Simple. Stupid. TLS Report monitoring.
Find out when something goes wrong. Don't find out when it doesn't. Simple.
This tool listens for TLS RPT reports over HTTPS POST, and if it receives one indicating an error, sends an email to the configured email address.
I created it because who has time to waste reading reports every day?

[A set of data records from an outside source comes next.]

File: config.mk
export PLATFORM = sky130hd
export DESIGN_NAME = eight_bit_cpu_alu_with_flags_top
export DESIGN_NICKNAME = d
export VERILOG_FILES = /design/src/ebalu_pkg.sv /design/src/ebalu_req_stage.sv /design/src/ebalu_core.sv /design/src/ebalu_rsp_stage.sv /design/src/eight_bit_cpu_alu_with_flags_top.sv
export SDC_FILE = /design/constraint.sdc
export NUM_CORES = 1
export LEC_CHECK = 0
export CORE_UTILIZATION = 46
export CTS_BUF_LIST = sky130_fd_sc_hd__clkbuf_4 sky130_fd_sc_hd__clkbuf_8
export DETAILED_ROUTE_END_ITERATION = 10
export DONT_BUFFER_PORTS = 1
export GPL_ROUTABILITY_DRIVEN = 0
export MAX_ROUTING_LAYER = met4
export SYNTH_ARGS = -nofsm -noshare
export SYNTH_HDL_FRONTEND = slang
export SYNTH_HIERARCHICAL = 1
export SYNTH_SLANG_ARGS = --single-unit
export TNS_END_PERCENT = 10
File: constraint.sdc
create_clock -name clock -period 3.7 [get_ports clock]
set_input_delay 0.925 -clock clock [delete_from_list [all_inputs] [get_ports clock]]
set_output_delay 0.925 -clock clock [all_outputs]
set_load 0.03 [all_outputs]
File: src/ebalu_pkg.sv
// ----------------------------------------------------------------------------
// ALU package
// Operation codes, shift codes, flag positions and the item structs.
// ----------------------------------------------------------------------------
package ebalu_pkg;

   // Operation codes.
   typedef enum logic [4:0] {
      OP_ADD    = 5'd0,
      OP_ADC    = 5'd1,
      OP_SUB    = 5'd2,
      OP_SBC    = 5'd3,
      OP_AND    = 5'd4,
      OP_XOR    = 5'd5,
      OP_OR     = 5'd6,
      OP_CP     = 5'd7,
      OP_INC    = 5'd8,
      OP_DEC    = 5'd9,
      OP_DAA    = 5'd10,
      OP_CPL    = 5'd11,
      OP_SCF    = 5'd12,
      OP_CCF    = 5'd13,
      OP_RLC    = 5'd14,
      OP_RRC    = 5'd15,
      OP_RL     = 5'd16,
      OP_RR     = 5'd17,
      OP_SLA    = 5'd18,
      OP_SRA    = 5'd19,
      OP_SWAP   = 5'd20,
      OP_SRL    = 5'd21,
      OP_RLCA   = 5'd22,
      OP_RRCA   = 5'd23,
      OP_RLA    = 5'd24,
      OP_RRA    = 5'd25,
      OP_BIT    = 5'd26,
      OP_RES    = 5'd27,
      OP_SET    = 5'd28,
      OP_ADD16  = 5'd29,
      OP_ADD_SP = 5'd30
   } op_type;

   // Shift and rotate kinds, in the order of the CB group.
   typedef enum logic [2:0] {
      SH_RLC  = 3'd0,
      SH_RRC  = 3'd1,
      SH_RL   = 3'd2,
      SH_RR   = 3'd3,
      SH_SLA  = 3'd4,
      SH_SRA  = 3'd5,
      SH_SWAP = 3'd6,
      SH_SRL  = 3'd7
   } shift_type;

   // Flag bit positions.
   localparam int FLAG_Z = 3;
   localparam int FLAG_N = 2;
   localparam int FLAG_H = 1;
   localparam int FLAG_C = 0;

   // DAA constants.
   localparam logic [7:0] DAA_LOW_ADJ  = 8'h06;
   localparam logic [7:0] DAA_HIGH_ADJ = 8'h60;
   localparam logic [7:0] DAA_LIMIT    = 8'h99;
   localparam logic [3:0] DIGIT_MAX    = 4'd9;

   // One request item.
   typedef struct packed {
      logic [4:0]  operation;
      logic [15:0] operand_a;
      logic [15:0] operand_b;
      logic [2:0]  bit_index;
      logic [3:0]  flags_in;
   } req_type;

   // One result item.
   typedef struct packed {
      logic [15:0] result;
      logic [3:0]  flags_out;
      logic        write_result;
   } rsp_type;

endpackage

File: src/ebalu_req_stage.sv
// ----------------------------------------------------------------------------
// ALU request stage
// Input register holding one request item between transfers.
// ----------------------------------------------------------------------------
module ebalu_req_stage (
   input  logic              clock,
   input  logic              reset,
   input  logic              in_valid,
   output logic              in_ready,
   input  ebalu_pkg::req_type in_data,
   output logic              out_valid,
   input  logic              out_ready,
   output ebalu_pkg::req_type out_data
);
   import ebalu_pkg::*;

   logic    valid_ff;
   logic    valid_in;
   req_type data_ff;

   // The stage takes a new item when empty or when its item moves on.
   assign in_ready = !valid_ff || out_ready;
   assign valid_in = in_ready ? in_valid : valid_ff;

   always_ff @(posedge clock) begin
      if (reset) begin
         valid_ff <= 1'b0;
      end else begin
         valid_ff <= valid_in;
      end
   end

   // Payload is captured on each transfer into the stage.
   always_ff @(posedge clock) begin
      if (in_valid && in_ready) begin
         data_ff <= in_data;
      end
   end

   assign out_valid = valid_ff;
   assign out_data  = data_ff;

endmodule

File: src/ebalu_core.sv
// ----------------------------------------------------------------------------
// ALU core
// Combinational datapath computing result, flags and write enable.
// ----------------------------------------------------------------------------
module ebalu_core (
   input  ebalu_pkg::req_type req,
   output ebalu_pkg::rsp_type rsp
);
   import ebalu_pkg::*;

   // Shift and rotate unit: returns carry out above the 8-bit result.
   function automatic logic [8:0] shift_op(input shift_type sel, input logic [7:0] v,
                                           input logic cin);
      logic [8:0] r;
      case (sel)
         SH_RLC:  r = {v[7], v[6:0], v[7]};
         SH_RRC:  r = {v[0], v[0], v[7:1]};
         SH_RL:   r = {v[7], v[6:0], cin};
         SH_RR:   r = {v[0], cin, v[7:1]};
         SH_SLA:  r = {v[7], v[6:0], 1'b0};
         SH_SRA:  r = {v[0], v[7], v[7:1]};
         SH_SWAP: r = {1'b0, v[3:0], v[7:4]};
         default: r = {v[0], 1'b0, v[7:1]};
      endcase
      return r;
   endfunction

   op_type      op;
   logic [7:0]  a;
   logic [7:0]  b;
   logic        zf;
   logic        nf;
   logic        hf;
   logic        cf;
   logic [15:0] res;
   logic        wr;
   logic [8:0]  t9;
   logic [7:0]  r8;
   logic [7:0]  adj;
   logic [7:0]  mask;
   logic [8:0]  sh;
   logic [4:0]  sh_off;
   logic [16:0] s17;
   logic [12:0] s13;
   logic [8:0]  s9;
   logic [4:0]  s5;

   always_comb begin
      op     = op_type'(req.operation);
      a      = req.operand_a[7:0];
      b      = req.operand_b[7:0];
      zf     = req.flags_in[FLAG_Z];
      nf     = req.flags_in[FLAG_N];
      hf     = req.flags_in[FLAG_H];
      cf     = req.flags_in[FLAG_C];
      res    = req.operand_a;
      wr     = 1'b1;
      t9     = 9'd0;
      r8     = 8'd0;
      adj    = 8'd0;
      mask   = 8'd1 << req.bit_index;
      // Both shift groups index the same unit: op - RLC, low three bits.
      sh_off = req.operation - OP_RLC;
      sh     = shift_op(shift_type'(sh_off[2:0]), a, cf);
      s17    = {1'b0, req.operand_a} + {1'b0, req.operand_b};
      s13    = {1'b0, req.operand_a[11:0]} + {1'b0, req.operand_b[11:0]};
      s9     = {1'b0, req.operand_a[7:0]} + {1'b0, b};
      s5     = {1'b0, req.operand_a[3:0]} + {1'b0, b[3:0]};

      unique case (op) inside
         // Eight accumulator operations with a 9-bit carry or borrow.
         OP_ADD, OP_ADC, OP_SUB, OP_SBC, OP_AND, OP_XOR, OP_OR, OP_CP: begin
            case (op) inside
               OP_ADD, OP_ADC: begin
                  t9 = {1'b0, a} + {1'b0, b} + {8'd0, (op == OP_ADC) & cf};
                  nf = 1'b0;
                  hf = t9[4] ^ a[4] ^ b[4];
               end
               OP_SUB, OP_SBC, OP_CP: begin
                  t9 = {1'b0, a} - {1'b0, b} - {8'd0, (op == OP_SBC) & cf};
                  nf = 1'b1;
                  hf = t9[4] ^ a[4] ^ b[4];
               end
               OP_AND: begin
                  t9 = {1'b0, a & b};
                  nf = 1'b0;
                  hf = 1'b1;
               end
               OP_XOR: begin
                  t9 = {1'b0, a ^ b};
                  nf = 1'b0;
                  hf = 1'b0;
               end
               default: begin
                  t9 = {1'b0, a | b};
                  nf = 1'b0;
                  hf = 1'b0;
               end
            endcase
            res = {8'h00, t9[7:0]};
            cf  = t9[8];
            zf  = (t9[7:0] == 8'h00);
            wr  = (op != OP_CP);
         end
         // Increment and decrement leave carry alone.
         OP_INC, OP_DEC: begin
            r8  = (op == OP_INC) ? a + 8'd1 : a - 8'd1;
            res = {8'h00, r8};
            hf  = r8[4] ^ a[4];
            nf  = (op == OP_DEC);
            zf  = (r8 == 8'h00);
         end
         // Decimal adjust after add or subtract.
         OP_DAA: begin
            if (hf || (!nf && (a[3:0] > DIGIT_MAX))) begin
               adj = adj | DAA_LOW_ADJ;
            end
            if (cf || (!nf && (a > DAA_LIMIT))) begin
               adj = adj | DAA_HIGH_ADJ;
               cf  = 1'b1;
            end
            r8  = nf ? a - adj : a + adj;
            res = {8'h00, r8};
            zf  = (r8 == 8'h00);
            hf  = 1'b0;
         end
         OP_CPL: begin
            res = {8'h00, ~a};
            nf  = 1'b1;
            hf  = 1'b1;
         end
         OP_SCF, OP_CCF: begin
            res = {8'h00, a};
            cf  = (op == OP_SCF) ? 1'b1 : !cf;
            nf  = 1'b0;
            hf  = 1'b0;
         end
         // CB shifts set Z from the result; accumulator rotates clear it.
         OP_RLC, OP_RRC, OP_RL, OP_RR, OP_SLA, OP_SRA, OP_SWAP, OP_SRL,
         OP_RLCA, OP_RRCA, OP_RLA, OP_RRA: begin
            res = {8'h00, sh[7:0]};
            cf  = sh[8];
            zf  = (op <= OP_SRL) ? (sh[7:0] == 8'h00) : 1'b0;
            nf  = 1'b0;
            hf  = 1'b0;
         end
         OP_BIT: begin
            res = {8'h00, a};
            zf  = ((a & mask) == 8'h00);
            nf  = 1'b0;
            hf  = 1'b1;
            wr  = 1'b0;
         end
         OP_RES: begin
            res = {8'h00, a & ~mask};
         end
         OP_SET: begin
            res = {8'h00, a | mask};
         end
         // HL plus a 16-bit register; Z passes through.
         OP_ADD16: begin
            res = s17[15:0];
            hf  = s13[12];
            cf  = s17[16];
            nf  = 1'b0;
         end
         // SP plus a signed byte; flags from the low-byte carries.
         OP_ADD_SP: begin
            res = req.operand_a + {{8{b[7]}}, b};
            hf  = s5[4];
            cf  = s9[8];
            zf  = 1'b0;
            nf  = 1'b0;
         end
         // Unused code: operand passes through, nothing written.
         default: begin
            res = req.operand_a;
            wr  = 1'b0;
         end
      endcase

      rsp.result       = res;
      rsp.flags_out    = {zf, nf, hf, cf};
      rsp.write_result = wr;
   end

endmodule

File: src/ebalu_rsp_stage.sv
// ----------------------------------------------------------------------------
// ALU result stage
// Output register holding one result item until its transfer.
// ----------------------------------------------------------------------------
module ebalu_rsp_stage (
   input  logic              clock,
   input  logic              reset,
   input  logic              in_valid,
   output logic              in_ready,
   input  ebalu_pkg::rsp_type in_data,
   output logic              out_valid,
   input  logic              out_ready,
   output ebalu_pkg::rsp_type out_data
);
   import ebalu_pkg::*;

   logic    valid_ff;
   logic    valid_in;
   rsp_type data_ff;

   // A waiting result is replaced only when it is taken in the same cycle.
   assign in_ready = !valid_ff || out_ready;
   assign valid_in = in_ready ? in_valid : valid_ff;

   always_ff @(posedge clock) begin
      if (reset) begin
         valid_ff <= 1'b0;
      end else begin
         valid_ff <= valid_in;
      end
   end

   always_ff @(posedge clock) begin
      if (in_valid && in_ready) begin
         data_ff <= in_data;
      end
   end

   assign out_valid = valid_ff;
   assign out_data  = data_ff;

endmodule

File: src/eight_bit_cpu_alu_with_flags_top.sv
// Path: a transferred request is held in the request register, then its result
// in the result register; both wait while the result register is still held.
// Throughput: one item per cycle unless rsp_ready stalls the result; the
// single pass through the ALU core between the two registers sets that figure.
// Reset clears both valid bits; payload registers are not reset.
// ----------------------------------------------------------------------------
// 8-bit CPU ALU with flags
// Request register, combinational ALU core and result register.
// ----------------------------------------------------------------------------
module eight_bit_cpu_alu_with_flags_top (
   input  logic        clock,
   input  logic        reset,
   input  logic        req_valid,
   output logic        req_ready,
   input  logic [4:0]  req_operation,
   input  logic [15:0] req_operand_a,
   input  logic [15:0] req_operand_b,
   input  logic [2:0]  req_bit_index,
   input  logic [3:0]  req_flags_in,
   output logic        rsp_valid,
   input  logic        rsp_ready,
   output logic [15:0] rsp_result,
   output logic [3:0]  rsp_flags_out,
   output logic        rsp_write_result
);
   import ebalu_pkg::*;

   req_type req_data;
   req_type stage_req;
   rsp_type core_rsp;
   rsp_type out_rsp;
   logic    stage_valid;
   logic    stage_ready;

   // Gather the request fields into one item.
   assign req_data.operation = req_operation;
   assign req_data.operand_a = req_operand_a;
   assign req_data.operand_b = req_operand_b;
   assign req_data.bit_index = req_bit_index;
   assign req_data.flags_in  = req_flags_in;

   ebalu_req_stage u_req_stage (
      .clock     (clock),
      .reset     (reset),
      .in_valid  (req_valid),
      .in_ready  (req_ready),
      .in_data   (req_data),
      .out_valid (stage_valid),
      .out_ready (stage_ready),
      .out_data  (stage_req)
   );

   ebalu_core u_core (
      .req (stage_req),
      .rsp (core_rsp)
   );

   ebalu_rsp_stage u_rsp_stage (
      .clock     (clock),
      .reset     (reset),
      .in_valid  (stage_valid),
      .in_ready  (stage_ready),
      .in_data   (core_rsp),
      .out_valid (rsp_valid),
      .out_ready (rsp_ready),
      .out_data  (out_rsp)
   );

   assign rsp_result       = out_rsp.result;
   assign rsp_flags_out    = out_rsp.flags_out;
   assign rsp_write_result = out_rsp.write_result;

endmodule

## Word-level counts from Yosys, hierarchy flattened

Index checks and enable logic that the tools add are counted.

- Register bits after elaboration: 67
- Word-level logic and storage cells: 134

- Add/subtract/negate cells: 13
- $lt $le $gt $ge: 3
- Equality and inequality tests: 37
- Shift operators: 1
- Multiplexer cells: 25
- Bitwise operators: 15
- Reduce and logical (&&, ||, !) cells: 30

Operator list:

| cell | count |
|---|---|
| one-hot mux 16 bit (10 select lines) | 1 |
| equality test 5 bit, second input constant | 15 |
| one-hot mux 9 bit (7 select lines) | 1 |
| equality test 5 x 4 -> 1 bit, second input constant | 8 |
| zero test 8 bit | 5 |
| 2-to-1 mux 9 bit | 4 |
| 2-to-1 mux 8 bit | 4 |
| bitwise AND 8 bit | 3 |
| OR reduction 22 bit | 1 |
| equality test 5 x 3 -> 1 bit, second input constant | 4 |
| one-hot mux 1 bit (6 select lines) | 3 |
| adder 16 x 16 -> 17 bit | 1 |
| OR reduction 17 bit | 1 |
| adder 16 bit | 1 |
| NOT 8 bit | 2 |
| OR 8 bit | 2 |
| OR reduction 15 bit | 1 |
| adder 12 x 12 -> 13 bit | 1 |
| OR reduction 12 bit | 1 |
| equality test 5 x 2 -> 1 bit, second input constant | 2 |
| adder 8 x 8 -> 9 bit | 1 |
| adder 9 x 1 -> 9 bit | 1 |
| equality test 3 bit, second input constant | 3 |
| subtractor 8 x 8 -> 9 bit | 1 |
| other kinds (31) | 57 |

## Logic depth before layout (Yosys ltp)

- Word-level depth: 10
- Depth in mapped cells: 17

## Modules after synthesis

Netlist, hierarchy kept.

By module, submodules not included:

| module | times used | cells an instance | area an instance (µm²) |
|---|---|---|---|
| ebalu_core | 1 | 702 | 4694.5 |
| ebalu_req_stage | 1 | 49 | 1376.3 |
| ebalu_rsp_stage | 1 | 26 | 685.7 |

## Worst setup path after synthesis

OpenSTA, ideal clock, no wires.

- Kind: register to register
- Start point: register u_req_stage.data_ff (netlist bit u_req_stage/out_data[42])
- End point: register u_rsp_stage.data_ff (netlist bit u_rsp_stage/out_data[4]), data pin
- Setup time: 251 ps
- Arrival time: 3672 ps
- Data required time: 3449 ps
- Setup slack: -224 ps
- Stages on the path, launching flop included: 17
- Period minus slack after synthesis: 3924 ps
- Cell sequence: edfxtp_1 -> buf_2 -> nor2_1 -> nand3_1 -> fa_1 -> inv_1 -> ha_1 -> or2_2 -> fa_1 -> o21ai_0 -> a211oi_1 -> xnor2_1 -> a221o_1 -> nand2_1 -> o21ai_0 -> a32o_1 -> buf_4

- Longest elaborated chain between the ends: 8
- Elaborated cells on any way between the ends: 45
- Those cells by class: add/sub (2); order compare (1); eq/ne (24); mux (8); bitwise (2); reduce/logical (8)

Ends and longest elaborated chain:

| what | RTL line | RTL |
|---|---|---|
| start, declared | ebalu_req_stage.sv:19 | `req_type data_ff;` |
| start signal, assigned | ebalu_req_stage.sv:36 | `data_ff <= in_data;` |
| equality test 5 x 2 -> 1 bit or equality test 5 x 3 -> 1 bit (tied branches) | -- |  |
| bitwise AND 1 bit or 2-to-1 mux 8 bit (tied branches) | ebalu_core.sv:80, ebalu_core.sv:73 |  |
| subtractor 9 x 1 -> 9 bit or 2-to-1 mux 9 bit (tied branches) | ebalu_core.sv:80, ebalu_core.sv:73 |  |
| 2-to-1 mux 9 bit (2 in series) | ebalu_core.sv:73 | `case (op) inside` |
| 2-to-1 mux 9 bit | ebalu_core.sv:70 | `unique case (op) inside` |
| zero test 8 bit | ebalu_core.sv:102 | `zf = (t9[7:0] == 8'h00);` |
| one-hot mux 1 bit (6 select lines) * | ebalu_core.sv:70 |  |
| named net u_core.zf | ebalu_core.sv:31 | `logic zf;` |
| end signal, assigned | ebalu_rsp_stage.sv:35 | `data_ff <= in_data;` |
| end, declared | ebalu_rsp_stage.sv:19 | `rsp_type data_ff;` |

The timed path passes the listed nets; every way through them passes the cells marked *. The select of a mux whose other input is x is not followed.
A chain may end at the register's enable or synchronous reset.

==> flow_summary.json <==
{
  "status": "finished clean",
  "hold_ws_ps": 509,
  "synthCells": 777,
  "finalCritPeriodShare_pct": 96.3,
  "ys_dominant_reg_cell": "edfxtp_1",
  "drv_cap": 0,
  "clock_skew_ps": 19.1,
  "totalPowerFinal_mw": 2.55,
  "die_x_um": 123,
  "totalWireLength_um": 22000,
  "worst_pin_slew_ps": 632,
  "netlist_area_sq_um": 6760,
  "drt_drc_violations_left": 0,
  "r2r_cells": 12,
  "busiest_layer": "met2",
  "relSlewSlack_pct": 57.6,
  "detail-route-antenna-nets": 0,
  "crit_path_end_kind": "flop",
  "use_met2_pct": 42.7,
  "layout-drive-gt1-share_pct": 12.7,
  "htreeDepth": 3,
  "antenna_found_initial": 0,
  "core_sq_um": 14100,
  "io_pins": 71,
  "p_leak_nw": 2.86,
  "globalRouteMet3Util_pct": 8.58,
  "worstPathMaxFanout": 23,
  "chipHeight_um": 123,
  "avgSynthCellArea_sq_um": 8.70,
  "worst_hold_startpoint": "u_req_stage/out_valid",
  "drtIter0Drc": 728,
  "critPathKind": "reg2reg",
  "p_per_area_nw_per_um2": 343,
  "setup_viol": 0,
  "worstReg2RegStart": "u_req_stage/out_data[43]",
  "yosys_register_bits": 67,
  "grt_pass1_wl_um": 33000,
  "peakVddDrop_mv": 0.238,
  "area_growth_pct": 10.1,
  "crit_buf_inv": 2,
  "clk-insertion-delay-late_ps": 390,
  "synth-edff-count": 65,
  "synthArstFlopShare_pct": 0,
  "start_util_pct": 47.9,
  "start_kind": "flop",
  "rows": 43,
  "worst_ep_arrival_time_ps": 3700,
  "max_freq_mhz": 281,
  "ys_seq_area_share_pct": 29.5,
  "grt_max_degree": 45,
  "slowest_stage": "or4b_4",
  "fin_nets": 907,
  "r2r_slack_ps": 140,
  "drtPass1Iterations": 7,
  "vias": 6457,
  "clock_path_buffers": 2,
  "hp-class": "reg2reg",
  "post-route-min-period_ps": 3560,
  "clkSinkCount": 67,
  "grt_pass1_vias": 6063,
  "path_cells": "buf_6 > or4b_4 > nor2_4 > inv_2 > ha_1 > nor2b_1 > o21ai_0 > or3b_1 > and2_1 > a221o_1 > o21ai_0 > a31oi_1",
  "worst_ep_required_time_ps": 3830,
  "dp_hpwl_um": 16500,
  "synth_cell_type_count": 79,
  "hold_end": "u_rsp_stage/out_valid",
  "slowest_delay_ps": 560,
  "wl_per_cell_um": 22.5,
  "hold_viol": 0,
  "r2r_end": "u_rsp_stage/out_data[2]",
  "yosysWarnings": 6,
  "dp_worst_setup_slack_ps": -14.0,
  "grt.overflow.total": 0,
  "path_delay_family": "simple AND/OR/NAND/NOR gates",
  "worst_slack_ps": 135,
  "hold_buffers": 0,
  "root_buffer": "clkbuf_8",
  "drv_slew": 0,
  "synth_nets": 894,
  "use_met1_pct": 39.1,
  "placement.io_buffers": 0,
  "hold_depth": 2,
  "clk_pin_slew_ps": 80,
  "cts_tree": "yes",
  "cp_common_cell": "o21ai_0",
  "die_area_sq_um": 15200,
  "grtUsageTotal_pct": 30.0,
  "diodes": 0,
  "cts_made_buffers": 9,
  "via_per_inst": 6.62
}
sequential cells by signal, indices dropped and copies added (netlist names):
signal	count
u_req_stage/out_data	44
u_rsp_stage/out_data	21
u_rsp_stage/out_valid	1
u_req_stage/out_valid	1
synthesized netlist by cell type, types with 13 or more instances:
| library cell | instances | area [sq um] |
|---|---|---|
| edfxtp_1 | 65 | 1950 |
| ha_1 | 65 | 813 |
| o21ai_0 | 54 | 270 |
| nand2_1 | 53 | 199 |
| nor2_1 | 52 | 195 |
| a21oi_1 | 48 | 240 |
| inv_1 | 39 | 146 |
| nor3_1 | 30 | 150 |
| clkbuf_1 | 26 | 97.6 |
| xnor2_1 | 24 | 210 |
| nand3_1 | 19 | 95.1 |
| a211oi_1 | 16 | 120 |
| a31oi_1 | 14 | 87.6 |
| o21a_1 | 14 | 105 |
| a21o_1 | 13 | 97.6 |
| o211ai_1 | 13 | 97.6 |
| xor2_1 | 13 | 114 |
final cells by class:
class | instances | area, sq um
inverter | 40 | 150
clock inverter | 7 | 92.6
fill | 1321 | 6660
clock buffer | 9 | 124
tap | 180 | 225
multi-input combinational | 627 | 4510
sequential | 67 | 1990
timing repair buffer | 45 | 345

- Clone or download this repository
- Navigate into the folder and
npm install
- Configure environment variables as below
npm start
(using your preferred process manager...)
Variable | Type | Notes |
---|---|---|
from_address | String | From address to use when sending alerts. May be ignored by your provider. Can be specified as "Sender name" <name@domain.com> too. |
smtp_host | String | SMTP server hostname to use to send emails. Will connect on 587. |
smtp_password | String | SMTP Password to use for auth |
smtp_username | String | SMTP username to use for auth |
Most of these values have defaults that can be left. Recipients must be populated, or alerts won't be sent.
Variable | Type | Notes |
---|---|---|
emailCooldown | Number | Basic cooldown to prevent spam. Will not send an alert if it has been less than emailCooldown seconds since the last one. |
ignoredSenders | Array | Senders to ignore. Matched against report organisation name |
recipients | Object | Recipient mappings. More information below. |
The recipients object must be key-value pairs of domain: receivers.
Receivers can be either a single string (email address), an array of email addresses, or a comma seperated list of email addresses which will get alerts for that domain.
A catch-all can also be specified, using otherwise
as the key. All alerts without a domain entry will be sent to those receivers.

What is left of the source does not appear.